You also delete databases by name:
server.delete_db('applecart')
This returns a boolean which is true iff the database existed before you deleted it.
Listing Databases
You can get a list of database names as follows:
db_names = server.all_db_names()
Returns a list of strings.
Class Db
You create a Db
object from its base URI, which is formed from the server URI, the database name, and another slash:
import couchdb
db = couchdb.Db('http://localhost:8888/applecart/')
You can also get a database object using the Server.create_db
method.
Documents
A database is a repository of documents. A document is represented in Python as a JSON-compatible dictionary. JSON-compatible means:
- All keys are strings; and
- All values are JSON-compatible.
JSON-compatible values are:
- scalars:
None
, Boolean, numbers, strings (Unicode or byte string); - sequences of JSON-compatible types; and
- mappings whose keys are strings and values are JSON-compatible.
Document keys starting with an underscore are reserved for CouchDb’s use. There are two special keys:
_id
is the identifier of the document (a Unicode string); and_rev
is the revision of the document (an integer).
You may supply a value for _id
when creating the document. If you do
not, the server will choose an opaque 32-digit hexadecimal number.

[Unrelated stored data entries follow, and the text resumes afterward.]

===== src/rtl/por_pulse_gen.sv =====
module por_pulse_gen #(
  parameter int CNT_W     = 4,
  parameter int WIN_START = 2,
  parameter int WIN_END   = 4,
  parameter bit ACT_HIGH  = 1'b1
) (
  input  logic clk,
  output logic rst_o
);
  localparam logic [CNT_W-1:0] START_V = CNT_W'(WIN_START);
  localparam logic [CNT_W-1:0] END_V   = CNT_W'(WIN_END);

  if (WIN_START >= WIN_END || WIN_START < 0 || WIN_END > (2**CNT_W) - 1) begin : g_bad_params
    $error("por_pulse_gen: need 0 <= WIN_START < WIN_END <= 2**CNT_W-1");
  end

  logic [CNT_W-1:0] cnt    = '0;
  logic             active = 1'b0;
  logic [CNT_W-1:0] cnt_nxt;
  logic             done;

  assign done    = (cnt == END_V);
  assign cnt_nxt = done ? cnt : cnt + 1'b1;

  always_ff @(posedge clk) begin
    cnt    <= cnt_nxt;
    active <= (cnt_nxt >= START_V) && (cnt_nxt < END_V);
  end

  assign rst_o = ACT_HIGH ? active : ~active;
endmodule


===== config.mk =====
export PLATFORM = sky130hd
export DESIGN_NAME = por_pulse_gen
export DESIGN_NICKNAME = d
export VERILOG_FILES = /design/src/rtl/por_pulse_gen.sv
export SDC_FILE = /design/constraint.sdc
export NUM_CORES = 1
export LEC_CHECK = 0
export BUFFER_PORTS_ARGS = -buffer_cell sky130_fd_sc_hd__buf_2
export CORE_AREA = 2 2 39 41
export CTS_CLUSTER_DIAMETER = 40
export DETAILED_ROUTE_END_ITERATION = 12
export DIE_AREA = 0 0 41 43
export HOLD_SLACK_MARGIN = 0.12
export PLACE_DENSITY_LB_ADDON = 0.12
export SYNTH_ARGS = -nofsm -noshare
export SYNTH_HDL_FRONTEND = slang
export SYNTH_SLANG_ARGS = --single-unit

===== constraint.sdc =====
create_clock -name clk -period 1.7 [get_ports clk]
set_clock_uncertainty 0.2 [all_clocks]
set_input_delay 0.085 -clock clk [delete_from_list [all_inputs] [get_ports clk]]
set_output_delay 0.085 -clock clk [all_outputs]
set_load 0.05 [all_outputs]

==> impl_metrics.json, run 1 <==
{
  "status": "finished clean",
  "synth_fp_nets": 26,
  "rows": 14,
  "clkSlewWorstSetupHoldPaths_ps": 40,
  "nNetsFinal": 32,
  "min_from": "cnt[2]",
  "gp_congestion": 0.637,
  "rsz0062_at_grt": "false",
  "synth.avg_cell_area_sq_um": 10.4,
  "antennaDiodeCount": 0,
  "numCtsBuffers": 3,
  "final_max_slew_viol_count": 0,
  "clkSinkCount": 5,
  "cts.repair.resized": 0,
  "cp-end-kind": "flip-flop",
  "worstPathArrival_ps": 1260,
  "timing_worst_setup_path_type": "reg -> reg",
  "cts_tree": "done",
  "setup-violations-final": 0,
  "max_freq_mhz": 775,
  "dr.pass1.iters": 4,
  "grt_pass1_wl_um": 655,
  "ys_seq_area_share_pct": 44.0,
  "die-width_um": 41,
  "cellPowerDensity_nw_per_um2": 916,
  "drt-total-wl_um": 347,
  "ys_seq_elements": 5,
  "tightest_slew_ps": 246,
  "area_growth_pct": 22.5,
  "clock_path_buffers": 2,
  "ctsRootBufferMaster": "clkbuf_4",
  "io_buffers": 1,
  "dp_hpwl_um": 265,
  "r2r-start": "cnt[0]",
  "globalRouteTotalUtil_pct": 6.63,
  "worstPathRequired_ps": 1670,
  "cp-startpoint": "cnt[0]",
  "synthesis.area_sq_um": 228,
  "final_hold_viol_count": 0,
  "fin_util_pct": 20.2,
  "routed-via-count": 155,
  "min_path_type": "reg -> reg",
  "vdd_drop_max_mv": 0.303,
  "start_util_pct": 16.5,
  "ioPinCount": 2,
  "die_h_um": 43,
  "cap_violations": 0,
  "worstRegToRegCells": 5,
  "min_period_over_period_pct": 75.9,
  "ys_warn_count": 0,
  "drive_gt1_share_pct": 25.9,
  "hold_depth": 2,
  "core-area_sq_um": 1380,
  "synth.distinct_cells": 13,
  "insertion_delay_ps": 240,
  "dr.first_iter.drc_count": 3,
  "stdcell_count": 43,
  "h-tree-depth": 1,
  "grt_max_degree": 6,
  "min_period_ps": 1290,
  "final_common_cell": "dfxtp_1",
  "slew_headroom_pct": 83.7,
  "antenna_found_initial": 0,
  "power.leakage_nw": 0.114,
  "grt_pass1_vias": 159,
  "tns_ps": 0,
  "cts_setup_buffers": 0,
  "worst-path-max-fanout": 4,
  "fp.dieArea_sq_um": 1760,
  "routed_via_density": 3.60,
  "ant_nets": 0,
  "cts_hold_buf": 0,
  "dpl.cell_count": 39,
  "overflow": 0,
  "routedWlPerCell_um": 8.07,
  "final_cell_mix": "dfxtp_1, ha_1, clkbuf_4",
  "critPathLaunchType": "flip-flop",
  "drc_errors": 0,
  "synthCells": 22
}
## flip-flops by register name, indices dropped and copies added (netlist names)
| register | flops |
|---|---|
| cnt | 4 |
| rst_o | 1 |
## kinds of logic (layout without fill, tap and decap cells)
family,after synthesis,in the layout,synth area share (%)
simple gates,8,8,20.9
flops,5,5,44.0
fa+ha+maj,3,3,16.5
compound gates,2,2,7.69
xor+xnor,2,2,7.69
buf+inv,2,7,3.30
## through the flow
stage | setup WS [ps] | total power [W] | hold slack, ps | instance area [sq um]
after floorplan | 515 | 0.000120 | 299 | 228
after global placement | 373 | 0.000120 | 331 | 253
after detailed placement | 425 | 0.000120 | 336 | 253
after CTS | 405 | 0.000264 | 347 | 279
after global routing | 323 | 0.000278 | 385 | 279
final | 410 | 0.000256 | 339 | 279
## metal layers
layer	wire length (um)	track usage, %	part of all wire (%)
met1	177	7.07	51
met2	130	6.25	37
met3	39	9.42	11
met4	0	4.00	0
met5	0	0	0
## critical path: stages (launching register included)
cell	delay [ps]
dfxtp_1	370
inv_1	80
ha_1	240
nand2b_1	100
a21oi_2	60
nor3_2	170
## path summary, 6_finish.rpt
| path | end | slack (ps) |
|---|---|---|
| max reg2reg | rst_o | 410 |
| min | cnt[0] | 340 |
| max | rst_o | 410 |
| min reg2reg | cnt[0] | 340 |
## layout make-up
cell class | count | area, sq um
timing repair buffer | 1 | 5.00
inverter | 2 | 7.51
tap | 16 | 20.0
multi-input combinational | 15 | 120
clock buffer | 4 | 26.3
sequential | 5 | 100
fill | 152 | 1100
## where the power goes
part	internal, W	total (W)	switching [W]
clock network	0.0000888	0.000138	0.0000491
registers	0.000118	0.000118	0
logic	0	0.0000000000589	0
total	0.000206	0.000256	0.0000491
## Yosys cell counts
cell | n | area (sq um)
nor3_2 | 1 | 10.0
inv_1 | 2 | 7.51
nor3_1 | 1 | 5.00
nor2_1 | 2 | 7.51
and2_1 | 1 | 6.26
a21oi_2 | 1 | 8.76
xnor2_1 | 2 | 17.5
dfxtp_1 | 5 | 100
ha_1 | 3 | 37.5
nand3_1 | 1 | 5.00
nand2b_1 | 1 | 6.26
a21o_2 | 1 | 8.76
nand3b_1 | 1 | 7.51
Power figures use the tool's default switching activity.
==> inputs of run 2 (changes only) <==
--- a/config.mk
+++ b/config.mk
@@ -5,6 +5,7 @@
 export SDC_FILE = /design/constraint.sdc
 export NUM_CORES = 1
 export LEC_CHECK = 0
+export ABC_AREA = 1
 export BUFFER_PORTS_ARGS = -buffer_cell sky130_fd_sc_hd__buf_2
 export CORE_AREA = 2 2 39 41
 export CTS_CLUSTER_DIAMETER = 40
==> constraint.sdc (replaced) <==
create_clock -name clk -period 1.1 [get_ports clk]
set_clock_uncertainty 0.2 [all_clocks]
set_input_delay 0.055 -clock clk [delete_from_list [all_inputs] [get_ports clk]]
set_output_delay 0.055 -clock clk [all_outputs]
set_load 0.05 [all_outputs]
==> impl_metrics.json, run 2 <==
{
  "routed_via_density": 3.87,
  "power_frac_clock_pct": 54.0,
  "largest_register": "cnt",
  "synth.avg_cell_area_sq_um": 8.36,
  "synthCells": 28,
  "ys_seq_elements": 5,
  "synth_largest_area_cell": "dfxtp_1",
  "synth_compound_area_share_pct": 3.21,
  "synthTopCellsByArea": "dfxtp_1, ha_1, nand2_1, inv_1, nand3_1",
  "synth_edf_count": 0,
  "rows": 14,
  "setup-violations-final": 2,
  "fillers": 159,
  "antennaDiodeCount": 0,
  "largest_register_ffs": 4,
  "fp.dieArea_sq_um": 1760,
  "insertion_delay_ps": 240,
  "ant_nets": 0,
  "cap_violations": 0,
  "core-area_sq_um": 1380,
  "tightest_slew_ps": 247,
  "power.switching_w": 0.0000740,
  "cts_hold_buf": 0,
  "failed_checks": "setup timing",
  "synth_fp_nets": 32,
  "clkSinkCount": 5,
  "multi_input_area_sq_um": 150,
  "synthArstFlopShare_pct": 0,
  "min_period_ps": 1250,
  "grt_max_degree": 6,
  "antenna_found_initial": 0,
  "drive_gt1_share_pct": 47.2,
  "ys_warn_count": 0,
  "pwr-share-comb_pct": 0,
  "sw_frac_of_total_pct": 18.9,
  "dpl.cell_count": 48,
  "synth_top_area_share_pct": 42.8,
  "cts_setup_buffers": 0,
  "drt-total-wl_um": 419,
  "dr.pass1.iters": 4,
  "h-tree-depth": 1,
  "muxShareOfSynthArea_pct": 0,
  "ioPinCount": 2,
  "grt_pass1_wl_um": 745,
  "worstPathArrival_ps": 1240,
  "yosys-top-cells-count": "nand2_1, dfxtp_1, inv_1",
  "die-width_um": 41,
  "worstPathRequired_ps": 1080,
  "slew_headroom_pct": 83.6,
  "power.leakage_nw": 0.133,
  "gp_congestion": 0.656,
  "nNetsFinal": 41,
  "pwr-share-seq_pct": 46.0,
  "worst_slack_ps": -153,
  "critPathLaunchType": "flip-flop",
  "ys_seq_area_share_pct": 42.8,
  "final_max_slew_viol_count": 0,
  "io_buffers": 1,
  "final_cell_mix": "nand2_1, inv_1, clkbuf_4, dfxtp_1",
  "synth.distinct_cells": 11,
  "drc_errors": 0,
  "globalRouteTotalUtil_pct": 7.43,
  "synth_adder_area_share_pct": 16.0,
  "vdd_drop_max_mv": 0.604,
  "critPathSlowestCell": "dfxtp_2",
  "worst-path-max-fanout": 2,
  "tns_ps": -260,
  "synth-simple-area-share_pct": 26.2,
  "clock_path_buffers": 2,
  "die_h_um": 43,
  "synthXorXnorAreaFrac_pct": 3.74,
  "dp_hpwl_um": 318,
  "max_freq_mhz": 798,
  "stdcell_count": 52,
  "routed-via-count": 201,
  "area_growth_pct": 50.3,
  "final_hold_viol_count": 0,
  "whs_ps": 306,
  "synthesis.area_sq_um": 234,
  "grt_pass1_vias": 186,
  "max_stage_delay_ps": 320,
  "dr.first_iter.drc_count": 2,
  "intPower_w": 0.000317,
  "cellPowerDensity_nw_per_um2": 1110,
  "seqCellArea_sq_um": 105,
  "synth.most_common_cell": "nand2_1",
  "min_period_over_period_pct": 114,
  "status": "complete, but fails checks",
  "start_util_pct": 16.9,
  "rsz0062_at_grt": "true",
  "final_common_cell": "nand2_1",
  "numCtsBuffers": 3,
  "routedWlPerCell_um": 8.06,
  "ctsRootBufferMaster": "clkbuf_4",
  "synth_top_family_by_area": "simple AND/OR/NAND/NOR gates",
  "timing_worst_setup_path_type": "reg -> reg",
  "cts_tree": "done",
  "synth_ff_type": "dfxtp_1",
  "crit_chain": "buf_6 > ha_4 > or2_0 > nand2_1 > nand2_2 > nor2_2",
  "clkSlewWorstSetupHoldPaths_ps": 40,
  "min_path_type": "reg -> reg",
  "overflow": 0,
  "cp-end-kind": "flip-flop"
}
==> run 2: cell families after synthesis <==
kind of cell             count (synthesis)
buffers and inverters                    5
adder cells (fa/ha/maj)                  3
AND/OR/NAND/NOR                         13
flip-flops                               5
XOR/XNOR                                 1
AO/OA/AOI/OAI                            1
==> run 2: cell type report <==
class / instances / area share (%)
multi-input combinational: 18 / 42.7
timing repair buffer: 4 / 8.90
sequential: 5 / 29.9
tap: 16 / 5.69
inverter: 5 / 5.34
clock buffer: 4 / 7.47
==> run 2: power groups by stage <==
| stage | combinational (W) | sequential, W | clock, W |
|---|---|---|---|
| finish | 0.0000000000763 | 0.000180 | 0.000211 |
| global route | 0.0000000000763 | 0.000179 | 0.000242 |
| CTS | 0.0000000000763 | 0.000179 | 0.000223 |
| detailed placement | 0.0000000000739 | 0.000183 | 0 |
| global placement | 0.0000000000739 | 0.000183 | 0 |
| floorplan | 0.0000000000519 | 0.000183 | 0 |
==> run 2: what timing repair did <==
| action | CTS | global route |
|---|---|---|
| cloned | 0 | 0 |
| setup endpoints to repair | 4 | 4 |
| pin swaps | 0 | 1 |
| gates resized for setup | 4 | 0 |
==> run 2: critical path: cells and delay by family, from the launching register on <==
family | cells | cell delay [ps]
adders and majority gates | 1 | 150
buffers and inverters | 1 | 110
DFF | 1 | 320
and+or+nand+nor | 4 | 420
==> run 2: through the flow <==
stage	util (%)	worst slack [ps]	area, sq um	power (W)
5_1_grt	25.4	-218	352	0.000421
6_report	25.4	-153	352	0.000390
4_1_cts	25.4	-160	352	0.000402
3_3_place_gp	22.5	-186	312	0.000183
2_1_floorplan	-	-175	264	0.000183
3_5_place_dp	22.5	-188	312	0.000183
==> run 2: metal layers <==
metal  GRT usage [%]  routed length [um]  vias to the layer above
met1            6.75                 163                       93
met2            9.06                 208                        5
met5               0                   0                        -
li1                -                   -                      103
met3            9.42                  47                        0
met4            4.00                   0                        0
==> run 2: worst paths after layout <==
path,startpoint,endpoint,slack [ps],depth (start not counted)
worst max-delay path,cnt[1],rst_o,-150,6
worst min-delay path,cnt[3],cnt[3],310,2
worst max register to register,cnt[1],rst_o,-150,6
worst min register to register,cnt[3],cnt[3],310,2
==> inputs of run 3 (changes only) <==
--- a/config.mk
+++ b/config.mk
@@ -6,13 +6,15 @@
 export NUM_CORES = 1
 export LEC_CHECK = 0
 export ABC_AREA = 1
-export BUFFER_PORTS_ARGS = -buffer_cell sky130_fd_sc_hd__buf_2
+export BUFFER_PORTS_ARGS = -buffer_cell sky130_fd_sc_hd__buf_4
+export CAP_MARGIN = 20
 export CORE_AREA = 2 2 39 41
 export CTS_CLUSTER_DIAMETER = 40
 export DETAILED_ROUTE_END_ITERATION = 12
 export DIE_AREA = 0 0 41 43
 export HOLD_SLACK_MARGIN = 0.12
 export PLACE_DENSITY_LB_ADDON = 0.12
+export RECOVER_POWER = 25
 export SYNTH_ARGS = -nofsm -noshare
 export SYNTH_HDL_FRONTEND = slang
 export SYNTH_SLANG_ARGS = --single-unit
==> impl_metrics.json, run 3 (synthesis results as in run 2) <==
{
  "place_area_sq_um": 314,
  "core-area_sq_um": 1380,
  "max_freq_mhz": 792,
  "dr.pass1.iters": 1,
  "min_path_type": "reg -> reg",
  "die-width_um": 41,
  "final_max_slew_viol_count": 0,
  "dpl.cell_count": 48,
  "min_period_ps": 1260,
  "clock_path_buffers": 2,
  "final_cell_mix": "nand2_1, buf_4, inv_1, clkbuf_4, dfxtp_1",
  "drive_gt1_share_pct": 48.6,
  "power.leakage_nw": 0.138,
  "antennaDiodeCount": 0,
  "ioPinCount": 2,
  "cp-end-kind": "flip-flop",
  "cts_tree": "done",
  "routed-via-count": 206,
  "drt-total-wl_um": 473,
  "worstPathArrival_ps": 1250,
  "min_period_over_period_pct": 115,
  "power_w": 0.000398,
  "worstPathRequired_ps": 1080,
  "cap_violations": 0,
  "vdd_drop_max_mv": 0.423,
  "routedWlPerCell_um": 8.92,
  "fp.dieArea_sq_um": 1760,
  "slew_headroom_pct": 87.4,
  "numCtsBuffers": 3,
  "dp_hpwl_um": 351,
  "pre_cts_slack_ps": -191,
  "cpLargestDelayFamily": "simple AND/OR/NAND/NOR gates",
  "cellPowerDensity_nw_per_um2": 1100,
  "largest_register": "cnt",
  "overflow": 0,
  "start_util_pct": 16.9,
  "stdcell_count": 53,
  "routed_via_density": 3.89,
  "failed_checks": "setup timing",
  "ctsRootBufferMaster": "clkbuf_4",
  "antenna_found_initial": 0,
  "io_buffers": 1,
  "clkSlewWorstSetupHoldPaths_ps": 50,
  "rsz0062_at_grt": "true",
  "critPathLaunchType": "flip-flop",
  "insertion_delay_ps": 240,
  "tightest_slew_ps": 188,
  "grt_max_degree": 6,
  "whs_ps": 300,
  "drc_errors": 0,
  "worst_slack_ps": -163,
  "status": "complete, but fails checks",
  "rows": 14,
  "critPathBufInv": 1,
  "die_h_um": 43,
  "final_common_cell": "nand2_1",
  "setup-violations-final": 3,
  "worst-path-max-fanout": 2,
  "nNetsFinal": 42,
  "timing_worst_setup_path_type": "reg -> reg",
  "gp_congestion": 0.658,
  "largest_register_ffs": 4,
  "grt_pass1_wl_um": 848,
  "dr.first_iter.drc_count": 0,
  "final_hold_viol_count": 0,
  "fin_area_sq_um": 362,
  "max_stage_delay_ps": 330,
  "cts_hold_buf": 0,
  "grt_pass1_vias": 231,
  "crit_chain": "buf_6 > ha_4 > or2_0 > nand2_1 > nand2_2 > nor2_2",
  "h-tree-depth": 1,
  "clkSinkCount": 5,
  "area_growth_pct": 54.5,
  "globalRouteTotalUtil_pct": 7.44,
  "critPathSlowestCell": "dfxtp_2",
  "ant_nets": 0
}
==> run 3: changes by cell type in the layout (fill, tap and decap cells not counted) <==
cell	delta
buf_4	+2
buf_2	-1
==> run 3: final cells by class <==
cell class / count / area (sq um)
Timing Repair Buffer: 5 / 41.3
Multi-Input combinational cell: 18 / 150
Sequential cell: 5 / 105
Clock buffer: 4 / 26.3
Fill cell: 149 / 1020
Inverter: 5 / 18.8
Tap cell: 16 / 20.0
==> run 3: worst reg2reg max path, stage by stage (launching register included) <==
cell and delay (ps):
dfxtp_2 330, buf_6 120, ha_4 150, or2_0 190, nand2_1 100, nand2_2 60
nor2_2 60
==> run 3: final timing paths <==
kind,start,end,slack [ps],cells after the start
worst max register to register,cnt[1],rst_o,-160,6
worst min register to register,cnt[3],cnt[3],300,2
worst max-delay path,cnt[1],rst_o,-160,6
worst min-delay path,cnt[3],cnt[3],300,2
==> run 3: power breakdown <==
group	total (W)	switching [W]	leakage, nW	internal [W]
registers	0.000179	0	0.0416	0.000179
logic	0.0000000000816	0	0.0816	0
clock network	0.000219	0.0000814	0.0150	0.000138
total	0.000398	0.0000814	0.138	0.000317
==> run 3: per-stage QoR <==
step | TNS (ps) | utilization, %
2_1_floorplan | -180 | -
3_3_place_gp | -340 | 22.7
3_5_place_dp | -417 | 22.7
4_1_cts | -308 | 25.6
5_1_grt | -631 | 26.1
6_report | -431 | 26.1
==> run 3: metal layers <==
layer / global-route usage (%) / share of wire [%]
met1: 8.06 / 42
met2: 10.6 / 53
met3: 1.57 / 4.9
met4: 8.00 / 0
met5: 0 / 0
==> run 3: timing repair <==
| item | CTS | global route |
|---|---|---|
| pin swaps | 1 | 1 |
| endpoints found under the setup margin | 4 | 4 |
| resized for setup | 4 | 0 |
| buffers inserted | 0 | 1 |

Basic operations: put, get, delete
The Db object has methods put
and get
for storing documents in the
database and retrieving them.
doc = {'_id': 'fredj', 'name': 'Fred Jones', 'coins': 189}
db.put(doc)
This returns an object with _id
and _rev
attributes that describe
the new document. Also, as a side effect, the document is updated with
entries for _id
(if not already specified) and _rev
.
You retrieve documents by document identifier:
doc = db.get('fredj')
print doc['coins']
To update a document you retrieve it, modify it, and put it again.
doc['coins'] += 5
db.put(doc)
It is important that the document you put back is the original document,
modified, or at least that it has the correct _id
and _rev
members.
These are used to check that no-one has modified the document between
your obtaining it and storing it back.
In the unlikely event that there was such a change, a
ConflictException
is raised. At this point your program may choose to
retrieve the value, make the change again, and resubmit it, or take some
other action.
Finally, you can delete a document.
db.delete(doc)
Note that doc must be a dictionary, and contain at least the _id
and
_rev
members. Deletions can lead to conflict exceptions as well.
Queries and Views
A view is a JavaScript function that is executed on every document in the database. The value(s) returned by the function are accumulated in to a set of JavaScript objects called rows, returned as a sequence.
A query is a one-time (temporary) view.
result = db.query("""
function (doc) {
if (doc.coins > 10) {
return doc;
}
}
""")
print result.total_rows
for doc in result.rows:
print doc['name'], doc['coins']
Exactly what you get back int he rows
member depends on the
JavaScript.
Information About the Database
The total number of documents is in the database’s info:
print db.info().doc_count
To get a list of all document ids:
for info in db.all_doc_infos():
print info._id, info._rev
Pretending to be a Dictionary
You can also treat the database as a dictionary, with document ids as
its keys and documents as its values. Sometimes these methods are less
efficient (use more round-trips to the server) than using put
and
get
explicitly.
In particular, you can loop over all documents one at a time like this:
for doc in db.itervalues():
...doc...
Because this is an iterator it only loads the documents on demand.